As Singapore marks 56 years of independence, Joshua Wan turns back the clock to a time when ethnic relations in the city-state were more fraught, revisiting and comparing two race riots in the 1960s as he draws insights for maintaining peaceful relations today

Joshua Wan
August 10, 2021
What Singapore today can learn from its ethnic riots of the 1960s
People walk along an alley lined with commercial stalls in Singapore's Chinatown district on May 31, 2021. Photo: Roslan Rahman/AFP

On the date celebrated as the Islamic Prophet Muhammad’s birthday, 21 July 1964, Singapore resident Goh Ah San was on his way home when he heard over the car radio that an island-wide curfew would be imposed at 9:30pm. 

Suddenly, while driving along Jalan Eunos, a large group of Malay youths appeared. He was forced to stop. One of them then moved towards his car, knocked on the windows, and demanded that he get out. Seeing another car burning on the side of the road, Goh wound down his window and tried his best to negotiate in Malay. Just before he was set to be dragged out, however, Goh spotted police headlights in his rear-view mirror. 

He had likely narrowly escaped death at the hands of the mob. 

Unfortunately, others were not as lucky as Goh. The 1964 race riots in Singapore, lasting from July 21 until August 7, featured some of the worst civil violence ever to occur in the city-state, with 23 dead and 454 injured. The 1964 riots would mark the beginning of the end for Singapore’s place in the Federation of Malaysia, and just a year after the violence ebbed, they would officially separate on August 9, 1965.

An independent Singapore would go on to experience yet another episode of ethnic riots in 1969. But in contrast to the events of 1964, the 1969 riots were more contained, less lethal and less prolonged. In this instance, rioting only occurred over seven days of fighting, from 31 May to 6 June, in the eastern and northern parts of Singapore, killing four people and injuring 80 more. 

This stark difference in levels of ethnic violence, given that the events occurred merely five years apart, presents an interesting puzzle. In examining the events leading up to both riots, two factors emerge in explaining the difference in intensity of conflict between 1964 and 1969 – ethnic agitation by political entrepreneurs in pre-independence Singapore, and the closer interethnic ties on the ground cultivated post-independence. 

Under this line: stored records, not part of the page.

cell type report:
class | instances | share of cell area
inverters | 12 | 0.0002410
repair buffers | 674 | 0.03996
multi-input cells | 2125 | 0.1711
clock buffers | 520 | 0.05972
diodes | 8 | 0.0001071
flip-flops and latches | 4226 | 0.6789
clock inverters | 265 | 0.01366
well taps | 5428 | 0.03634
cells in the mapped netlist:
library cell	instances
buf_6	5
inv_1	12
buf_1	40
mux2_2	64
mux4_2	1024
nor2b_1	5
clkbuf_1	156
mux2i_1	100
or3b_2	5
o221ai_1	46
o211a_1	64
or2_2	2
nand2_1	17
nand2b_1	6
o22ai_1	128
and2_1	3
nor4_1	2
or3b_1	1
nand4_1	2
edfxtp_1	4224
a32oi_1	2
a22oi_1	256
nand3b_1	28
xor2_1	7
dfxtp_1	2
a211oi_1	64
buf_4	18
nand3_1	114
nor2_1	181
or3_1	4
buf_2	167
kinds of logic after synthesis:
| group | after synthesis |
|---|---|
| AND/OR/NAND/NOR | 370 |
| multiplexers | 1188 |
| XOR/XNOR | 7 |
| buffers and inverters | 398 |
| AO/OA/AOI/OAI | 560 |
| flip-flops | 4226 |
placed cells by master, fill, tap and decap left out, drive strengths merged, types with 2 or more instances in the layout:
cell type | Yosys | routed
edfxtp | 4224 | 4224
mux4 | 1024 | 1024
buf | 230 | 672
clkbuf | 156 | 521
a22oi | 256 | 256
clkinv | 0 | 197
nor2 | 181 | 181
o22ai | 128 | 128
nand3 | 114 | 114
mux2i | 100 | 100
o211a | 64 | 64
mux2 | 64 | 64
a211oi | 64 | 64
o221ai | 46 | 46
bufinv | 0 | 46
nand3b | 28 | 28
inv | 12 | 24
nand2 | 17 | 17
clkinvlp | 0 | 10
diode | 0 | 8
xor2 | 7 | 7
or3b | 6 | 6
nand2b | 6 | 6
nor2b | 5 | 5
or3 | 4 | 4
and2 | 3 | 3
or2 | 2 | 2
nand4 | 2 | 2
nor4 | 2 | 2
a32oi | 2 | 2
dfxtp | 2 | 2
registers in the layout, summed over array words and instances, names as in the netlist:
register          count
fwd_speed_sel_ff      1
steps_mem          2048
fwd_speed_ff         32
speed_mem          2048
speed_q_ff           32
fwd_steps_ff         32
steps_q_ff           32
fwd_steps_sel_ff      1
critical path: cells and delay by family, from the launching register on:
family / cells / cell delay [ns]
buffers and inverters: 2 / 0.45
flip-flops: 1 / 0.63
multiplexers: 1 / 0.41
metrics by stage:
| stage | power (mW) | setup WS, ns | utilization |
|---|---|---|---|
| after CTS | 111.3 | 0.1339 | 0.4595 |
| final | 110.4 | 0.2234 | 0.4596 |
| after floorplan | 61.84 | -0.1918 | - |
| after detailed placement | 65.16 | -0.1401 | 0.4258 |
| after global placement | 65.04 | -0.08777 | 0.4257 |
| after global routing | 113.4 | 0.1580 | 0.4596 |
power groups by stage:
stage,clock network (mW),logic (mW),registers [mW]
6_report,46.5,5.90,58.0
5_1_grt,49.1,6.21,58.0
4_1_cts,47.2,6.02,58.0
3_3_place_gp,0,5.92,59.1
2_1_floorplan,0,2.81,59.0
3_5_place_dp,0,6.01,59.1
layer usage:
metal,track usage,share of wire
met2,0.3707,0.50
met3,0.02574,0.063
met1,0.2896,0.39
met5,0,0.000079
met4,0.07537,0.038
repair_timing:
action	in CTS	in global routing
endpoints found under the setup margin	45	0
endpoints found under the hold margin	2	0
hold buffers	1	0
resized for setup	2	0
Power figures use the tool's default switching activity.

Groups of ethnic Malays and Chinese start to clash and flee as race riots begin. 1964 Photo: Twitter

Ethnic Conflicts in 1960s Singapore

Singapore’s short-lived membership in the Federation of Malaysia began with much promise. As Prime Minister Tunku Abdul Rahman proclaimed in 1963: “In a warm spirit of joy and hope, 10 million people of many races in all the States of Malaya, Singapore, Sarawak and Sabah now join hands in freedom and unity.” 

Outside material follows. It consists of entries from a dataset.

### src/sv/srcb_pkg.sv
`default_nettype none

package srcb_pkg;

   // sizes
   localparam int MAX_SEGMENTS_DEF = 64;
   localparam int PTR_W            = 7;
   localparam int SPEED_W          = 32;
   localparam int STEPS_W          = 32;
   localparam int PULSE_W          = 16;
   localparam int LEN_W            = 7;

   // word modes
   localparam logic [1:0] MODE_LOAD      = 2'd0;
   localparam logic [1:0] MODE_START     = 2'd1;
   localparam logic [1:0] MODE_BATCH     = 2'd2;
   localparam logic [1:0] MODE_DECEL_REQ = 2'd3;

   // run phases
   localparam logic [1:0] PH_STOP  = 2'd0;
   localparam logic [1:0] PH_ACCEL = 2'd1;
   localparam logic [1:0] PH_HOLD  = 2'd2;
   localparam logic [1:0] PH_DECEL = 2'd3;

   // sequencer -> segment memory
   typedef struct packed {
      logic               rd_en;
      logic [PTR_W-1:0]   rd_addr;
      logic               wr_speed;
      logic               wr_steps;
      logic [PTR_W-1:0]   wr_addr;
      logic [SPEED_W-1:0] wr_speed_data;
      logic [STEPS_W-1:0] wr_steps_data;
   } mem_req_type;

   // segment memory -> sequencer, already forwarded
   typedef struct packed {
      logic [SPEED_W-1:0] speed;
      logic [STEPS_W-1:0] steps;
   } mem_rsp_type;

   // one result word
   typedef struct packed {
      logic               send_cmd;
      logic [SPEED_W-1:0] cmd_speed;
      logic [PULSE_W-1:0] cmd_pulses;
      logic               cmd_direction;
      logic [1:0]         phase;
   } result_type;

   // sequencer status toward the top level
   typedef struct packed {
      logic busy;
   } seq_stat_type;

   // move a pointer from the first half of the table into the second half
   function automatic logic [PTR_W-1:0] mirror_ptr(input logic [PTR_W-1:0] ptr,
                                                   input logic [LEN_W-1:0] len);
      logic [PTR_W-1:0] res;
      res = ptr;
      if ((len > LEN_W'(1)) && (ptr < (len >> 1))) begin
         res = len - ptr - PTR_W'(1);
      end
      return res;
   endfunction

endpackage

`default_nettype wire

### src/sv/srcb_seq.sv
`default_nettype none

module srcb_seq #(
   parameter int MAX_SEGMENTS = srcb_pkg::MAX_SEGMENTS_DEF
) (
   input  wire logic                          clock,
   input  wire logic                          reset,
   input  wire logic [srcb_pkg::LEN_W-1:0]    table_length,
   input  wire logic [srcb_pkg::PULSE_W-1:0]  batch_limit,
   input  wire logic                          req_accept,
   input  wire logic [1:0]                    mode,
   input  wire logic [5:0]                    entry_index,
   input  wire logic [srcb_pkg::SPEED_W-1:0]  speed_word,
   input  wire logic [srcb_pkg::STEPS_W-1:0]  segment_steps,
   input  wire logic                          direction,
   input  wire logic                          s1_go,
   output srcb_pkg::seq_stat_type             stat,
   output srcb_pkg::result_type               result,
   output srcb_pkg::mem_req_type              mem_req,
   input  wire srcb_pkg::mem_rsp_type         mem_rsp
);
   import srcb_pkg::*;

   localparam int MaxLenInt = (MAX_SEGMENTS > 127) ? 127 : MAX_SEGMENTS;
   localparam logic [LEN_W-1:0] MAX_LEN = LEN_W'(MaxLenInt);

   // execute stage, one word
   logic               s1_valid_ff;
   logic               s1_valid_in;
   logic [1:0]         s1_mode_ff;
   logic [5:0]         s1_idx_ff;
   logic [SPEED_W-1:0] s1_speed_ff;
   logic [STEPS_W-1:0] s1_steps_ff;
   logic               s1_dir_ff;
   logic [PTR_W-1:0]   s1_ptr_ff;

   // run state
   logic [PTR_W-1:0]   ptr_ff;
   logic [PTR_W-1:0]   ptr_in;
   logic [1:0]         phase_ff;
   logic [1:0]         phase_in;
   logic               dir_ff;
   logic               dir_in;

   logic [LEN_W-1:0]   len;
   logic [LEN_W-1:0]   half;
   logic [PULSE_W-1:0] lim;
   logic               ptr_ok;
   logic               idx_ok;
   logic [SPEED_W-1:0] seg_speed;
   logic [STEPS_W-1:0] seg_steps;
   logic               over;
   logic [PULSE_W-1:0] drain_pulses;
   logic [STEPS_W-1:0] drain_rest;
   logic [PTR_W-1:0]   ptr_step;
   logic [PTR_W-1:0]   rd_ptr;

   // effective configuration
   always_comb begin
      len = table_length;
      if (table_length == '0) begin
         len = LEN_W'(1);
      end else if (table_length > MAX_LEN) begin
         len = MAX_LEN;
      end
      half = len >> 1;
      lim  = (batch_limit == '0) ? PULSE_W'(1) : batch_limit;
   end

   // segment data of the word in execute; out-of-store entries read as zero
   assign ptr_ok    = (32'(s1_ptr_ff) < 32'(MAX_SEGMENTS));
   assign idx_ok    = (32'(s1_idx_ff) < 32'(MAX_SEGMENTS));
   assign seg_speed = ptr_ok ? mem_rsp.speed : '0;
   assign seg_steps = ptr_ok ? mem_rsp.steps : '0;

   // one drain step: full batch or the rest of the segment
   assign over         = (seg_steps > STEPS_W'(lim));
   assign drain_pulses = over ? lim : seg_steps[PULSE_W-1:0];
   assign drain_rest   = over ? (seg_steps - STEPS_W'(lim)) : '0;
   assign ptr_step     = s1_ptr_ff + PTR_W'(1);

   // execute the word, then pick the read pointer for the next one
   always_comb begin
      ptr_in         = ptr_ff;
      phase_in       = phase_ff;
      dir_in         = dir_ff;
      result         = '0;
      mem_req        = '0;

      if (s1_go) begin
         case (s1_mode_ff)
            MODE_LOAD: begin
               mem_req.wr_speed      = idx_ok;
               mem_req.wr_steps      = idx_ok;
               mem_req.wr_addr       = {1'b0, s1_idx_ff};
               mem_req.wr_speed_data = s1_speed_ff;
               mem_req.wr_steps_data = s1_steps_ff;
            end
            MODE_START: begin
               ptr_in   = '0;
               phase_in = PH_ACCEL;
               dir_in   = s1_dir_ff;
            end
            MODE_DECEL_REQ: begin
               if ((phase_ff == PH_ACCEL) || (phase_ff == PH_HOLD)) begin
                  phase_in = PH_DECEL;
                  ptr_in   = mirror_ptr(ptr_ff, len);
               end
            end
            MODE_BATCH: begin
               case (phase_ff)
                  PH_ACCEL: begin
                     result.send_cmd      = 1'b1;
                     result.cmd_speed     = seg_speed;
                     result.cmd_direction = dir_ff;
                     if (len == LEN_W'(1)) begin
                        // flat profile
                        result.cmd_pulses = lim;
                        phase_in          = PH_HOLD;
                     end else begin
                        result.cmd_pulses     = drain_pulses;
                        mem_req.wr_steps      = ptr_ok;
                        mem_req.wr_addr       = s1_ptr_ff;
                        mem_req.wr_steps_data = drain_rest;
                        if (!over) begin
                           ptr_in = ptr_step;
                           if (ptr_step >= half) begin
                              ptr_in   = half - PTR_W'(1);
                              phase_in = PH_HOLD;
                           end
                        end
                     end
                  end
                  PH_HOLD: begin
                     result.send_cmd      = 1'b1;
                     result.cmd_speed     = seg_speed;
                     result.cmd_pulses    = lim;
                     result.cmd_direction = dir_ff;
                  end
                  PH_DECEL: begin
                     if (len == LEN_W'(1)) begin
                        phase_in = PH_STOP;
                     end else begin
                        // s1_ptr already holds the mirrored pointer
                        ptr_in = s1_ptr_ff;
                        if (s1_ptr_ff >= len) begin
                           phase_in = PH_STOP;
                        end else begin
                           result.send_cmd       = 1'b1;
                           result.cmd_speed      = seg_speed;
                           result.cmd_pulses     = drain_pulses;
                           result.cmd_direction  = dir_ff;
                           mem_req.wr_steps      = ptr_ok;
                           mem_req.wr_addr       = s1_ptr_ff;
                           mem_req.wr_steps_data = drain_rest;
                           if (!over) begin
                              ptr_in = ptr_step;
                           end
                        end
                     end
                  end
                  default: begin
                     // stopped: ignored
                  end
               endcase
            end
            default: begin
            end
         endcase
      end
      result.phase = phase_in;

      // next word reads from the state this word leaves
      rd_ptr = ptr_in;
      if (len == LEN_W'(1)) begin
         rd_ptr = '0;
      end else if (phase_in == PH_DECEL) begin
         rd_ptr = mirror_ptr(ptr_in, len);
      end
      mem_req.rd_en   = req_accept;
      mem_req.rd_addr = rd_ptr;
   end

   // execute stage occupancy
   always_comb begin
      s1_valid_in = s1_valid_ff;
      if (req_accept) begin
         s1_valid_in = 1'b1;
      end else if (s1_go) begin
         s1_valid_in = 1'b0;
      end
   end

   always_ff @(posedge clock) begin
      if (reset) begin
         s1_valid_ff <= 1'b0;
         ptr_ff      <= '0;
         phase_ff    <= PH_STOP;
         dir_ff      <= 1'b0;
      end else begin
         s1_valid_ff <= s1_valid_in;
         ptr_ff      <= ptr_in;
         phase_ff    <= phase_in;
         dir_ff      <= dir_in;
      end
   end

   // word payload
   always_ff @(posedge clock) begin
      if (req_accept) begin
         s1_mode_ff  <= mode;
         s1_idx_ff   <= entry_index;
         s1_speed_ff <= speed_word;
         s1_steps_ff <= segment_steps;
         s1_dir_ff   <= direction;
         s1_ptr_ff   <= rd_ptr;
      end
   end

   assign stat.busy = s1_valid_ff;

endmodule

`default_nettype wire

By 1964, however, the “warm spirit” between diverse peoples had been replaced by something else entirely – an outbreak of rioting between Malay and Chinese communities. The sectarian violence shook the young state to its core. 

The seeds of the riots had been sown a year earlier after United Malays National Organisation (UMNO), the main Peninsular Malaysian ethnic Malay party, was routed by the Singaporean multiethnic People’s Action Party (PAP) during the 1963 Singapore Legislative Assembly elections. Smarting from the defeat, UMNO began resorting to more extreme strategies to create a support base, firing up Singaporean-Malays by appealing to their ethnicity, religion and the lower economic status as a marginalised community on the island.  

For instance, Othman Wok, a PAP minister from the Malay community, recounted that in early July 1964, then-UMNO Secretary-General Syed Jaffar Albar accused Malay PAP members of being “un-Islamic, anti-Islam, anti-Malay and traitors to their own community” at a mass rally. He further declared that “Malays in Singapore have long been oppressed”, and urged that “Malays must unite to defend their own interest”. 

Other UMNO extremists, or “ultras”, shared the same sentiments. Mahathir Mohamad, for example, who started his political career in the 1950s and later served as UMNO president, wrote in his memoirs that the “Chinese in Singapore, being mostly wealthy, were not used to the ways of the Malays. They knew them only as servants and members of the poor labouring class of Singapore. By looking down on the Malays, they may have also underestimated the community’s strength.”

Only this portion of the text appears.